Re: bullet seat depth
Here's how I decide.
I take a case that has been sized, split the neck lengthwise with a dremmel tool and cutoff wheel down into the shoulder. Now pinch the neck whenever you need to to get the tension on the bullet high enough it won't be pulled out when you remove it from the chamber. To check the OAL to contact the lands, just insert the bullet you wish to load and leave it seated plenty long. Insert the cartridge into the chamber and close the bolt. Remove it carfully and don't let the ejector cause the receiver to put any pressure on the bullet as it's withdrawn.

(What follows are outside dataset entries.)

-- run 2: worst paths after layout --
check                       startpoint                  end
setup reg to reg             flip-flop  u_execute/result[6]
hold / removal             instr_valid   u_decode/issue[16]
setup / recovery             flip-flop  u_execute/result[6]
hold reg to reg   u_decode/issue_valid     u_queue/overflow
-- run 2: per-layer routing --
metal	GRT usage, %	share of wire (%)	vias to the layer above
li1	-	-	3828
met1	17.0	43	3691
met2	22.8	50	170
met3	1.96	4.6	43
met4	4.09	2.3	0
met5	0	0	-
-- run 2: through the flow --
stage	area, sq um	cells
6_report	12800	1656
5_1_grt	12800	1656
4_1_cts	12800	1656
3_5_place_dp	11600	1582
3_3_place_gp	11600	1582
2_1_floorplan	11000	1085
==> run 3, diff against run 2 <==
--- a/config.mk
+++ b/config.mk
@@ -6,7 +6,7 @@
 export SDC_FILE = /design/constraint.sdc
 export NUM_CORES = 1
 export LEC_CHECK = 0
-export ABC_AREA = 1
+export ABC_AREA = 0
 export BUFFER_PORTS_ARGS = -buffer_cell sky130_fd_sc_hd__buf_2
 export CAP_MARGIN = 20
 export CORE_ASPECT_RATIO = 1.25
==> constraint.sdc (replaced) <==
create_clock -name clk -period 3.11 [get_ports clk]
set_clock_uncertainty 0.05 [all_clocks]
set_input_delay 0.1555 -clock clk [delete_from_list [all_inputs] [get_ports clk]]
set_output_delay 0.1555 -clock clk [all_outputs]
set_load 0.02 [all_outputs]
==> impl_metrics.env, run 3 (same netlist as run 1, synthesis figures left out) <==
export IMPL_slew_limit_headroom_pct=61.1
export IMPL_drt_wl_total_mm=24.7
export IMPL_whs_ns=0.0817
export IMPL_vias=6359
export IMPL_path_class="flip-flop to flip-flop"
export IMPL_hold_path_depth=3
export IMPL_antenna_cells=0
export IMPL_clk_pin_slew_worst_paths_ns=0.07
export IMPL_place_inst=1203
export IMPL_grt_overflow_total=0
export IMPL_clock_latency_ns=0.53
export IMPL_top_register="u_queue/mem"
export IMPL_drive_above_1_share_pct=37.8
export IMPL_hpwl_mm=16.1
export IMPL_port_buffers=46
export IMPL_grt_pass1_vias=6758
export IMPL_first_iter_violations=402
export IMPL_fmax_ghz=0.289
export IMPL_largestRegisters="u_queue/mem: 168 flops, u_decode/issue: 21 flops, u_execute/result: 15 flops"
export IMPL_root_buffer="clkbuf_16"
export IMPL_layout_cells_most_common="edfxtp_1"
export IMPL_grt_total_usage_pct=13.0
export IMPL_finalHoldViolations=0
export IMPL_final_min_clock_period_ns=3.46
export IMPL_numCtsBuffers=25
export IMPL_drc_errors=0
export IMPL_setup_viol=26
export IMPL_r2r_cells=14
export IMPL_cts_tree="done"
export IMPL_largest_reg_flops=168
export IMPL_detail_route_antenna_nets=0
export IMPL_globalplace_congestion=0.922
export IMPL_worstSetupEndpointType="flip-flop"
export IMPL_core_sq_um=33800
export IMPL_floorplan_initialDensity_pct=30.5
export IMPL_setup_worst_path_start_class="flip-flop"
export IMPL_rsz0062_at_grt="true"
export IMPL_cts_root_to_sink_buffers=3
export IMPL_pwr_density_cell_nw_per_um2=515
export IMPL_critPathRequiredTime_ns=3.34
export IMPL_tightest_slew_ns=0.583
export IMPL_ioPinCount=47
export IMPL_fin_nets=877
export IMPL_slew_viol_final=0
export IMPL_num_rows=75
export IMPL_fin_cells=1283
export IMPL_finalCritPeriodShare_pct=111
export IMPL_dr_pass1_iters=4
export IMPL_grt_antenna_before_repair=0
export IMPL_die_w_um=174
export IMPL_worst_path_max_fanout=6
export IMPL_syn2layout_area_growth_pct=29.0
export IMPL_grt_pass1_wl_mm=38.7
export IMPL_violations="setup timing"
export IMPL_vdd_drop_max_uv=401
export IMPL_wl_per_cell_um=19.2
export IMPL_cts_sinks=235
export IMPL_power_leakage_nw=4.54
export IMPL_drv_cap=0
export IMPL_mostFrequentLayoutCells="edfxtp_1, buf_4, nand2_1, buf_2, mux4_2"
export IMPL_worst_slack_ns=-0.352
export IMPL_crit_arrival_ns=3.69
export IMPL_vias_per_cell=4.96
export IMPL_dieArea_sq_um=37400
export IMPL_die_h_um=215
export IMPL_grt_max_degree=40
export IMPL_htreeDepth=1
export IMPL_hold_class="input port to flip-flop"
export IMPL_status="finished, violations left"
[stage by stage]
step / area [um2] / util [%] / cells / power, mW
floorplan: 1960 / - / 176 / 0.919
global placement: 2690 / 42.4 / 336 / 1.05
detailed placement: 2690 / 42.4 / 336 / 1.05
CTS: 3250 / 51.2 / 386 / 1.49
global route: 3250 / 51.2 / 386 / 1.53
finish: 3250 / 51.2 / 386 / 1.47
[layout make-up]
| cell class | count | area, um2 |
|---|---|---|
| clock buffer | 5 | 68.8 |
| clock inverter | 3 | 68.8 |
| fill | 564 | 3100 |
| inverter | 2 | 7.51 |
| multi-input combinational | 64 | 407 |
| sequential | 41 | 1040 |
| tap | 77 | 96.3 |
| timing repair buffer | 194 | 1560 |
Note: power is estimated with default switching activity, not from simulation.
## src/logic/arm_front_pkg.sv

```systemverilog
package arm_front_pkg;

    // widths and sizes
    localparam int pc_w       = 7;
    localparam int word_w     = 32;
    localparam int imem_depth = 128;

    // cond al, MSR-style encoding with no effect, used as the bubble
    localparam logic [word_w-1:0] nop_word = 32'b1110_00110010_0000_11110000_00000000;

    // sixteen alu ops follow the ARM data-processing field order
    typedef enum logic [6:0] {
        op_and   = 7'd0,
        op_eor   = 7'd1,
        op_sub   = 7'd2,
        op_rsb   = 7'd3,
        op_add   = 7'd4,
        op_adc   = 7'd5,
        op_sbc   = 7'd6,
        op_rsc   = 7'd7,
        op_tst   = 7'd8,
        op_teq   = 7'd9,
        op_cmp   = 7'd10,
        op_cmn   = 7'd11,
        op_orr   = 7'd12,
        op_mov   = 7'd13,
        op_bic   = 7'd14,
        op_mvn   = 7'd15,
        op_ldr   = 7'd16,
        op_str   = 7'd17,
        op_b     = 7'd18,
        op_bl    = 7'd19,
        op_nop   = 7'd20,
        op_undef = 7'd21
    } opcode_e;

    // standard ARM condition field order
    typedef enum logic [3:0] {
        eq, ne, cs, cc, mi, pl, vs, vc,
        hi, ls, ge, lt, gt, le, al, nv
    } cond_e;

    // fetch to decode stage
    typedef struct packed {
        logic              valid;
        logic              epoch;  // branch epoch at fetch time
        logic [pc_w-1:0]   pc;
        logic [word_w-1:0] word;
    } fetch_item_t;

    // decode stage to branch resolver
    typedef struct packed {
        logic              valid;
        logic              squashed;    // word replaced by nop_word
        logic [pc_w-1:0]   pc;
        logic [word_w-1:0] word;
        cond_e             cond;
        opcode_e           opcode;
        logic              en_status;
        logic [3:0]        rn;
        logic [3:0]        rd;
        logic [1:0]        shift_op;
        logic [11:0]       imm12;
        logic [word_w-1:0] imm_branch;  // sign extended word offset
        logic              p;
        logic              u;
        logic              w;
    } decoded_t;

    // resolver back to fetch
    typedef struct packed {
        logic            taken;
        logic [pc_w-1:0] target;
    } redirect_t;

    // one entry per retired word
    typedef struct packed {
        logic [pc_w-1:0]   pc;
        logic [word_w-1:0] word;
        opcode_e           opcode;
        logic              squashed;
        logic              executed;  // condition passed, not squashed
        logic              taken;
    } retire_t;

endpackage : arm_front_pkg

```

## src/logic/instr_fetch.sv

```systemverilog
`timescale 1ns/100ps

module instr_fetch (
    input  logic                             clk,
    input  logic                             rst_n,
    input  logic                             imem_we,
    input  logic [arm_front_pkg::pc_w-1:0]   imem_addr,
    input  logic [arm_front_pkg::word_w-1:0] imem_data,
    input  logic                             run,
    input  logic [arm_front_pkg::pc_w-1:0]   start_pc,
    input  arm_front_pkg::redirect_t         redirect,
    output arm_front_pkg::fetch_item_t       item
);
    import arm_front_pkg::*;

    logic [word_w-1:0] imem [imem_depth];

    logic              run_q;
    logic              start;
    logic [pc_w-1:0]   pc_q;       // next pc to fetch
    logic [pc_w-1:0]   fetch_pc;
    logic              epoch_q;
    logic              next_epoch;
    logic              item_valid;
    logic [pc_w-1:0]   item_pc;
    logic [word_w-1:0] item_word;

    assign start = run & ~run_q;  // first edge with run high

    // epoch follows every redirect, also while stopped,
    // so it never drifts from the resolver's copy
    assign next_epoch = epoch_q ^ redirect.taken;

    always_comb begin
        if (start) begin
            fetch_pc = start_pc;
        end else if (redirect.taken) begin
            fetch_pc = redirect.target;
        end else begin
            fetch_pc = pc_q;
        end
    end

    // load port, only while stopped
    always_ff @(posedge clk) begin
        if (imem_we && !run) begin
            imem[imem_addr] <= imem_data;
        end
    end

    always_ff @(posedge clk or negedge rst_n) begin
        if (!rst_n) begin
            run_q      <= 1'b0;
            pc_q       <= '0;
            epoch_q    <= 1'b0;
            item_valid <= 1'b0;
        end else begin
            run_q      <= run;
            epoch_q    <= next_epoch;
            item_valid <= run;  // invalid items while stopped
            if (run) begin
                pc_q <= fetch_pc + 1'b1;
            end
        end
    end

    // payload
    always_ff @(posedge clk) begin
        if (run) begin
            item_pc   <= fetch_pc;
            item_word <= imem[fetch_pc];
        end
    end

    // item epoch is the epoch in force after the edge
    assign item = '{valid: item_valid, epoch: epoch_q, pc: item_pc, word: item_word};

endmodule : instr_fetch

```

I do this three times to make sure the measurement is the same each time. It will be exactly the same eack time if it is done correctly and the bullet is not pulled out some from the resistance of the rifling. I measure them with a Stoney Point comparator at the ogive and add this length to the list I use when reloading. I also take a measurement from base to the tip so I know what fits in the mag and what doesn't. Know I've got to make a decission as to what to load them at.
Some shoot great right on or into the lands, some .030" - .050" off them, and some do perfectly fine and will only shoot good with over .100" off, just something you have to find out for each bullet I've found.
What you might do to speed the process up is to do your load development starting at the length they fit in the mag, if this is short enough to begin with. After you work up to maximum load at this length, move closer a few thou and shoot a few groups. Keep doing this as you watch for increasing psi signs as you come closer up to the lands at each increment. I usually shoot three 3-5 shot groups at each increment to make a valid asessment. Just remember that your mag length will dictate the OAL if the throat proves to be longer. I single feed most of my stuff so it doesn't matter to me. Most of the time I can still close the bolt over one round in the mag with the tip just up and over the top of the mag box, but yo hhave to make sure the bolt isn't pushing down on the shoulder or your runnout will go through the roof.
You can work up to max load at mag length and then reduce the load to establish the best accuracy load first then play with seating depth afterward. I'm leaning toward the finding the most accurate seating depth with max load first at this point in my development process though. It seems I've been able to find accuracy quicker this way and at higher velocity too.
Shooting three rounds per group I can check and verify about 10 different combinations with a 100 rounds, which usually takes about three sessions at the bench and at the range. Take good notes!
If I was fire forming the 308AI I would use around 44gr of Varget and a 168-178gr A-Max seated .005" - .010" into the lands with "very" lightly lubed cases.